● WHAT YOU ARE ASKED TO DO
Report only the number of lines in the entries below that hold the word "metal".

● DATASET CONTENT
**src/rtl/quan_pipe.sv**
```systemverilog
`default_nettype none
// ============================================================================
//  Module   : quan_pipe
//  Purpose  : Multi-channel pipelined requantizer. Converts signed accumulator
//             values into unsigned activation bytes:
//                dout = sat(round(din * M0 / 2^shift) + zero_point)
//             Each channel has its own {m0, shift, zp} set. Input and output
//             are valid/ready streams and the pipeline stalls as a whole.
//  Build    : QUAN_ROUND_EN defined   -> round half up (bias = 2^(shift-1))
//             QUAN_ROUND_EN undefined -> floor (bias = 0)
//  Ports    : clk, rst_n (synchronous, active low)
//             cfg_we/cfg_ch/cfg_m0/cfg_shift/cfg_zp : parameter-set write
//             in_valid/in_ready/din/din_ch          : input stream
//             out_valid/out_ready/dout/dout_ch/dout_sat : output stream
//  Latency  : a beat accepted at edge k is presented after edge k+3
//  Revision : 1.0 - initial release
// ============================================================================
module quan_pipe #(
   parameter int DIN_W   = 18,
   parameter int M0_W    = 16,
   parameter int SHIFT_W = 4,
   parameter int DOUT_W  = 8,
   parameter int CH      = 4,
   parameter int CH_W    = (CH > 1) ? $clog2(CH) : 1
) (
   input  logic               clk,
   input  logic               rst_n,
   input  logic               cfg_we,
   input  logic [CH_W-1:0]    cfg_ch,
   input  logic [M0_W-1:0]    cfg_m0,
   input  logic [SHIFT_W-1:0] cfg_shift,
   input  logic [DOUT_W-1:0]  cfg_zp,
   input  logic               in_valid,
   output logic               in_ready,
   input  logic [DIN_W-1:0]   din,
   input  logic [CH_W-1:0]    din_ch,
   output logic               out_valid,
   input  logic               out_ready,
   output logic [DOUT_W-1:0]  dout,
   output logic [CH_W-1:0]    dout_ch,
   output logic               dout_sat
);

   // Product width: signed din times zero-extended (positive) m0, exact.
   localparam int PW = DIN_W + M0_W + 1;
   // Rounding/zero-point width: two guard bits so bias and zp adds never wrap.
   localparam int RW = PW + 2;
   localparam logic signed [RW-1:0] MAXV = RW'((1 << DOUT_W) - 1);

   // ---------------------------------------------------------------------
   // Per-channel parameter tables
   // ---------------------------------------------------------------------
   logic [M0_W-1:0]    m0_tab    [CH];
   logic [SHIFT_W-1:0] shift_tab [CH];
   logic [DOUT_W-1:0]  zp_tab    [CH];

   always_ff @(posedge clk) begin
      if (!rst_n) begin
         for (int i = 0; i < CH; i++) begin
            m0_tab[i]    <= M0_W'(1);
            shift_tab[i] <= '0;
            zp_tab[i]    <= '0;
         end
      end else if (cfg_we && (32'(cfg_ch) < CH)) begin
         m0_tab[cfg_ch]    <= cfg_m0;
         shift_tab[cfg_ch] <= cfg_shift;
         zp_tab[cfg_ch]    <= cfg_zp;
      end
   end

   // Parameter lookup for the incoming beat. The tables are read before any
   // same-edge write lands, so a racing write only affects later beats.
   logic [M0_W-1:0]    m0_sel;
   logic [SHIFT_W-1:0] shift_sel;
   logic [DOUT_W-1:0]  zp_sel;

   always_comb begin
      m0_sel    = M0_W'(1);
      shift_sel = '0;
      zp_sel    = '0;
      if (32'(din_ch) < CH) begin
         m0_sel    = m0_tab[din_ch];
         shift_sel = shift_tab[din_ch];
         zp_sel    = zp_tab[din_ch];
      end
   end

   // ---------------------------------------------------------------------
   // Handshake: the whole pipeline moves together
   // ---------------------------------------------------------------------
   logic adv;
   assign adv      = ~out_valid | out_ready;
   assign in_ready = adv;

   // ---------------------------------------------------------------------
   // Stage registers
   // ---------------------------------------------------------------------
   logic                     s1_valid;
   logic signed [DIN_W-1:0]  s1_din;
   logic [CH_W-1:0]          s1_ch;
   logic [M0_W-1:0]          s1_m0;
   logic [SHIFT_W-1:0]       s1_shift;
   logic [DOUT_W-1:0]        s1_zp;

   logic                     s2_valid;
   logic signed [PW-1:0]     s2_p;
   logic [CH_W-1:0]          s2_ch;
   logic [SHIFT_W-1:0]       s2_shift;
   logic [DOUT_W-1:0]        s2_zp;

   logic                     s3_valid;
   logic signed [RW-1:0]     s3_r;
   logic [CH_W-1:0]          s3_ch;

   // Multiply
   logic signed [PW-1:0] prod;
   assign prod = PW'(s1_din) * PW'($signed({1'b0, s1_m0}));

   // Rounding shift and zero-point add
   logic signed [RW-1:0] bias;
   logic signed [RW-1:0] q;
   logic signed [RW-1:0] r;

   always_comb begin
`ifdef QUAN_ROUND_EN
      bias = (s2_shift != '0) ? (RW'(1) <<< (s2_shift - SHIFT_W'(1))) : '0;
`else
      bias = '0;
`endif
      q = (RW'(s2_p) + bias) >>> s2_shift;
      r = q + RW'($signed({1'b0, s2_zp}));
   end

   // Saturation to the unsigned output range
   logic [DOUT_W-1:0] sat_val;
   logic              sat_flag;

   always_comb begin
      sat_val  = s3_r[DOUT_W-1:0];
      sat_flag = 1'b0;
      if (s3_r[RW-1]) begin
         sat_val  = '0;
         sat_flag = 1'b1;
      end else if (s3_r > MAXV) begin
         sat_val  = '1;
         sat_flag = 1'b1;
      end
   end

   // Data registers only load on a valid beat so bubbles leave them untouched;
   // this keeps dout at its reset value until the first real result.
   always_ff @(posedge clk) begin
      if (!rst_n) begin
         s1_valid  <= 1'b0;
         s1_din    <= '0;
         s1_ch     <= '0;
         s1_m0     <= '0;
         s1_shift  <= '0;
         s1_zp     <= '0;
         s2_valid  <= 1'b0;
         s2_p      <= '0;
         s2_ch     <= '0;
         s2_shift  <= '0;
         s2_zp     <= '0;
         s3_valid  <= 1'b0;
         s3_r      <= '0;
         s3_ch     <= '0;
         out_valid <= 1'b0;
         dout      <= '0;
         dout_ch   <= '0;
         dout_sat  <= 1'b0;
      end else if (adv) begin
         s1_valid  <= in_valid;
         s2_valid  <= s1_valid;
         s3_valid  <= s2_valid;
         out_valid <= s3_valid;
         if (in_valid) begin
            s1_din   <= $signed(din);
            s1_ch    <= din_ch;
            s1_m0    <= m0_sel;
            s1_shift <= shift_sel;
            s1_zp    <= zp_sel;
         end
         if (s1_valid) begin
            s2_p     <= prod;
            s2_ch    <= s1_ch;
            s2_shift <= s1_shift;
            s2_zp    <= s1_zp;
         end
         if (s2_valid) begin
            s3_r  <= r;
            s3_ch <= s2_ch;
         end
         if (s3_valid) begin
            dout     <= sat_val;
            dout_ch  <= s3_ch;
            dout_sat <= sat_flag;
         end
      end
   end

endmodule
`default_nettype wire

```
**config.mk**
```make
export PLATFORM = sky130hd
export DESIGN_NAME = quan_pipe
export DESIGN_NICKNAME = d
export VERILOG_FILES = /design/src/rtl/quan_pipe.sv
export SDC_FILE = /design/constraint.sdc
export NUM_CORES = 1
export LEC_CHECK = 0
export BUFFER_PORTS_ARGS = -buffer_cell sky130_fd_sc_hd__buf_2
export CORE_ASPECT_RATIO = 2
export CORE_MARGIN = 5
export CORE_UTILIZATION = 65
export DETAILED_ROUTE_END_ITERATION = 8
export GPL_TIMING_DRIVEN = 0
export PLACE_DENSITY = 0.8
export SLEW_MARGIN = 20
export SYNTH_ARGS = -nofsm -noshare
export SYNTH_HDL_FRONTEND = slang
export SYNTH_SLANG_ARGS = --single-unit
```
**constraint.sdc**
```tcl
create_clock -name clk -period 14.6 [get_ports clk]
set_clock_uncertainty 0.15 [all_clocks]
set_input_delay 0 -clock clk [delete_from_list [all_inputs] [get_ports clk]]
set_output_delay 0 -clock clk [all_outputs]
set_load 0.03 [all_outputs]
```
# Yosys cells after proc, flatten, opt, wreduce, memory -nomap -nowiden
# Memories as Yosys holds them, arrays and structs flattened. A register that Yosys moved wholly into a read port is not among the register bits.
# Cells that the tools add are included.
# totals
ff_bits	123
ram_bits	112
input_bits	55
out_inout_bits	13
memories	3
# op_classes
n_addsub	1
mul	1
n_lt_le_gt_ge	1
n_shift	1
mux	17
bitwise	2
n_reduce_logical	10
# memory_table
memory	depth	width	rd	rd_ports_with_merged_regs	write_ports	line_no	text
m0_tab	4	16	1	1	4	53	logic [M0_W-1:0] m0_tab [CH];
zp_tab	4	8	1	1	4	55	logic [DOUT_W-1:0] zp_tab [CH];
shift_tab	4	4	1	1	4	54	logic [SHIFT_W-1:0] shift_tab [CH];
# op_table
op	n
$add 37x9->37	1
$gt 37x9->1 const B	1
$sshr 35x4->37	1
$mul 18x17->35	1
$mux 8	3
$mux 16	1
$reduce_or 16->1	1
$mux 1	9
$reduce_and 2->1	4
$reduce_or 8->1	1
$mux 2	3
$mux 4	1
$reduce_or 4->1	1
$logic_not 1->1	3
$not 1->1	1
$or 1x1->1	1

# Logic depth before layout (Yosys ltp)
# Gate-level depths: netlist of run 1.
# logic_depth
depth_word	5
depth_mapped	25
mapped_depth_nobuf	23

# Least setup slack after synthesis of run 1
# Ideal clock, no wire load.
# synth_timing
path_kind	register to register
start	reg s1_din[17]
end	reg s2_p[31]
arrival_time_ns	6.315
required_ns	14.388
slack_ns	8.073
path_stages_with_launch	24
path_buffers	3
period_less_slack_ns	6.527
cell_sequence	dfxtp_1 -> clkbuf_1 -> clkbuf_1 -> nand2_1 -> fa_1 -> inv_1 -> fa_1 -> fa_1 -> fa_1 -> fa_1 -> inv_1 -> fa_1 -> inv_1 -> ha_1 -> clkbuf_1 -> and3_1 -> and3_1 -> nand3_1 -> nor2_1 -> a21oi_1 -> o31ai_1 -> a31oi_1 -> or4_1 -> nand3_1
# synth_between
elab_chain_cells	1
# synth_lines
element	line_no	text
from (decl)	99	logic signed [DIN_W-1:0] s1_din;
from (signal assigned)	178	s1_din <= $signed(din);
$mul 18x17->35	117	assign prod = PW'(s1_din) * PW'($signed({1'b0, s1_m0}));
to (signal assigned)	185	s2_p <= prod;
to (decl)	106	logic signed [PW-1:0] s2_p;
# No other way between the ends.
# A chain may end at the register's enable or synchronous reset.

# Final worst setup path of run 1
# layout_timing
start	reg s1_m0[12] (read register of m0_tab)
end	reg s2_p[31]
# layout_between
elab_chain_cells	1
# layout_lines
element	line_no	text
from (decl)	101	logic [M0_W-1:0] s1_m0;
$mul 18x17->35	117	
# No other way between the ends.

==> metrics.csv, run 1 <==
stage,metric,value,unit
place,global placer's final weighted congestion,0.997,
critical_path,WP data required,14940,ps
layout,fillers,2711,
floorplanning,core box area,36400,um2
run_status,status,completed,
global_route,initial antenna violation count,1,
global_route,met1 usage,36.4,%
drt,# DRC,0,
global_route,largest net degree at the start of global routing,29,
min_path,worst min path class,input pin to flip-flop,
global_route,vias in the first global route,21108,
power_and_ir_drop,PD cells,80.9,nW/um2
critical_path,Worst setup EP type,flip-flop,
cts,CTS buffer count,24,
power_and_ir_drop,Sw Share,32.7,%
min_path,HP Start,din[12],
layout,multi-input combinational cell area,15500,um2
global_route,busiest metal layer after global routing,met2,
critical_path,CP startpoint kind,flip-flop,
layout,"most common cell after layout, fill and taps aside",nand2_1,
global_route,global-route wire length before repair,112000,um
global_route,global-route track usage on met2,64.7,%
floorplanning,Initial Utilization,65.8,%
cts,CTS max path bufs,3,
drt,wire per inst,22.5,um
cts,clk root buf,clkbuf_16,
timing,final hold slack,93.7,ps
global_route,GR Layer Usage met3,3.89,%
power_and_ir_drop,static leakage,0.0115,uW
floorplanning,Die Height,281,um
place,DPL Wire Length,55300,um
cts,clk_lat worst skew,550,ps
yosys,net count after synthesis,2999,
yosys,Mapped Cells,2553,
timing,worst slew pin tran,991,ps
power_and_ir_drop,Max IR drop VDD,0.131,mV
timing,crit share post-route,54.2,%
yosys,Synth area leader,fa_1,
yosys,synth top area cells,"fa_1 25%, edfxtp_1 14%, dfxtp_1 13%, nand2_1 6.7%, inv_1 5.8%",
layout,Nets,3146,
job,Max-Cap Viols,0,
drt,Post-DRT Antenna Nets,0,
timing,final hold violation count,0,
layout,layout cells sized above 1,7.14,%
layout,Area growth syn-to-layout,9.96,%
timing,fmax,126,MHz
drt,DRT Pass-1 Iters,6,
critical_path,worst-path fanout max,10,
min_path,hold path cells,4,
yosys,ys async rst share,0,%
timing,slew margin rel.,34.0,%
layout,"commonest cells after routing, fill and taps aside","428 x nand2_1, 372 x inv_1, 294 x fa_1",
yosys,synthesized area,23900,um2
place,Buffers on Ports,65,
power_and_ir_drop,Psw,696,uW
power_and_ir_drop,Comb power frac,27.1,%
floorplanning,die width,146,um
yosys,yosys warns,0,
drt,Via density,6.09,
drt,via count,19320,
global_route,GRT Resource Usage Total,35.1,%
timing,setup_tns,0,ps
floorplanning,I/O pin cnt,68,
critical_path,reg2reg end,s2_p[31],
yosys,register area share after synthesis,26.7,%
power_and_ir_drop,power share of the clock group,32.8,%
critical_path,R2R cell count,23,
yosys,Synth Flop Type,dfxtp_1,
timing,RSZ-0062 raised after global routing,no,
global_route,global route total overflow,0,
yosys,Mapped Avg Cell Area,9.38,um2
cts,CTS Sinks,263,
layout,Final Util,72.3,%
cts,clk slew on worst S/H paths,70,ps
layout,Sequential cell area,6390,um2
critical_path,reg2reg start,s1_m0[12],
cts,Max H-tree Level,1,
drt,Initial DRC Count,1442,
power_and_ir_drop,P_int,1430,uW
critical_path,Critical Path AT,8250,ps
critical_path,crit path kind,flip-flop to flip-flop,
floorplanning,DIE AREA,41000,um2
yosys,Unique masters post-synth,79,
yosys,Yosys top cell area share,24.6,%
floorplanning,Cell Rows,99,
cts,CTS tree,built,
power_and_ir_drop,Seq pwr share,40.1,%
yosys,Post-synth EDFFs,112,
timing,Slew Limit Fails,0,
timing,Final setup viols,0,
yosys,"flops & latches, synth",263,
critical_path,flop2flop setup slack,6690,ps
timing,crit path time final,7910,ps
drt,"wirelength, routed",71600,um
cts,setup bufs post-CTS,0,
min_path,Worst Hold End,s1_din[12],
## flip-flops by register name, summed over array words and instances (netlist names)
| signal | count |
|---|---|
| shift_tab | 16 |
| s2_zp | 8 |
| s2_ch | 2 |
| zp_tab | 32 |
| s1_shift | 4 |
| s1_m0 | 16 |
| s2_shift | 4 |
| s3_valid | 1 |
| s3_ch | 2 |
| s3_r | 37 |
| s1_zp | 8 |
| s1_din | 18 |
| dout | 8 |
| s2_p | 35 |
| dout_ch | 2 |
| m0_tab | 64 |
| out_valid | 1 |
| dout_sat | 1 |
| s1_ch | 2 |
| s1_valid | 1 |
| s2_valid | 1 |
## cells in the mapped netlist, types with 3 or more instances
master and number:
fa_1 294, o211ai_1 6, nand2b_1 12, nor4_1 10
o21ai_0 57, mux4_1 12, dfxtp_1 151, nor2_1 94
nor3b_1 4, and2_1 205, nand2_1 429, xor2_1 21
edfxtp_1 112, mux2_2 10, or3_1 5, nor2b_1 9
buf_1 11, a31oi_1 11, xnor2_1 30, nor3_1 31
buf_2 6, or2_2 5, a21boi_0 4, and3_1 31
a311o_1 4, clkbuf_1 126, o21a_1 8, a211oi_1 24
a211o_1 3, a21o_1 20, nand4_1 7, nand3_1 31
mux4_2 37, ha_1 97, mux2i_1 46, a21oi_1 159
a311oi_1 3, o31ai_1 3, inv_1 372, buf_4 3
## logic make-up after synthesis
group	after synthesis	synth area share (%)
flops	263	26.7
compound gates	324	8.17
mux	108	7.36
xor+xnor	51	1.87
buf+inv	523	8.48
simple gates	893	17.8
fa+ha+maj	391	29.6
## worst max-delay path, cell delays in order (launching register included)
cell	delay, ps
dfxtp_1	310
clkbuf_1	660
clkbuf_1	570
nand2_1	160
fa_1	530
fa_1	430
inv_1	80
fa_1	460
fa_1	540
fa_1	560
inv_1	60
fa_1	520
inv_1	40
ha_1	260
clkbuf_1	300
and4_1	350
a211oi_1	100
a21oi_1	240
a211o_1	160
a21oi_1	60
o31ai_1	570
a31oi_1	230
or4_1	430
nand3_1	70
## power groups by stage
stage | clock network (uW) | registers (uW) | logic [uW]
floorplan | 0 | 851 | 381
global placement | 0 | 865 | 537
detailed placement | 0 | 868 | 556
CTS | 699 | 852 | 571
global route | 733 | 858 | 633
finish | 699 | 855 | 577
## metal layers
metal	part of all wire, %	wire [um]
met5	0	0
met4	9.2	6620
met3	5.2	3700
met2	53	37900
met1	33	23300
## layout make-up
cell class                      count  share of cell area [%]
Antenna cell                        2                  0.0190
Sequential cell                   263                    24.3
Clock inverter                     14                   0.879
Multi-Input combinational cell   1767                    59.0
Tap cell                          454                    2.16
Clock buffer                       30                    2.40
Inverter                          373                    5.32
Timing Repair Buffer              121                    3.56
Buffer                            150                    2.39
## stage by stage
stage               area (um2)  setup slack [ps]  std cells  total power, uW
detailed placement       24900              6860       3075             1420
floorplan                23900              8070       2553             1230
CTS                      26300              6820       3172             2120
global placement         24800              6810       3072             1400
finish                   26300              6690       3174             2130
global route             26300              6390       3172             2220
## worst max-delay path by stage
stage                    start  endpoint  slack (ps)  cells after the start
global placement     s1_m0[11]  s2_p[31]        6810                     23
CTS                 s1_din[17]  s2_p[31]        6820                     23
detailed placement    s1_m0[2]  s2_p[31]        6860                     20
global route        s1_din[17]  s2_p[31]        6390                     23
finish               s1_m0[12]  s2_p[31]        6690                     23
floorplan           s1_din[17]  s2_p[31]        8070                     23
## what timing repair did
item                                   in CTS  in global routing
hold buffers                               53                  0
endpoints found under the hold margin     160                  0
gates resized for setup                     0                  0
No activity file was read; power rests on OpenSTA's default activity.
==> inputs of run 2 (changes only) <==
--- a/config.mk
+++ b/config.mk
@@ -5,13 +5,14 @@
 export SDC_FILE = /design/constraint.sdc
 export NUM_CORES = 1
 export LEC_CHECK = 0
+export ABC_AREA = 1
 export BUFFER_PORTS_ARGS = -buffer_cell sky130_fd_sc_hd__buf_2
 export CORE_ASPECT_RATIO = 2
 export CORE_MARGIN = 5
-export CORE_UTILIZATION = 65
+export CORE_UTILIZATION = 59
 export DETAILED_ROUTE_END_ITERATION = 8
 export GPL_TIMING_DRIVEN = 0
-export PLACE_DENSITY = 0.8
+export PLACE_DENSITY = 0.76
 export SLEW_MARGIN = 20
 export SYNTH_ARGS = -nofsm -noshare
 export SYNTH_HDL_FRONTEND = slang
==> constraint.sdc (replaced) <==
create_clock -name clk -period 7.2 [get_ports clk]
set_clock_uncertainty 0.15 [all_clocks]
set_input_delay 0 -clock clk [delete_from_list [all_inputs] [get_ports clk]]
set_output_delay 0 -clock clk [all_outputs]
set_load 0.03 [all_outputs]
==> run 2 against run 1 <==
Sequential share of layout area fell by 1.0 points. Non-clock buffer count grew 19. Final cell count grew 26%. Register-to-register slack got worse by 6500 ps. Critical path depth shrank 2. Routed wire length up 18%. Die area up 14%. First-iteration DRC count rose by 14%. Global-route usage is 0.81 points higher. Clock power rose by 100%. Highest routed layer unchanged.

● ANSWER FOR THIS EXERCISE
3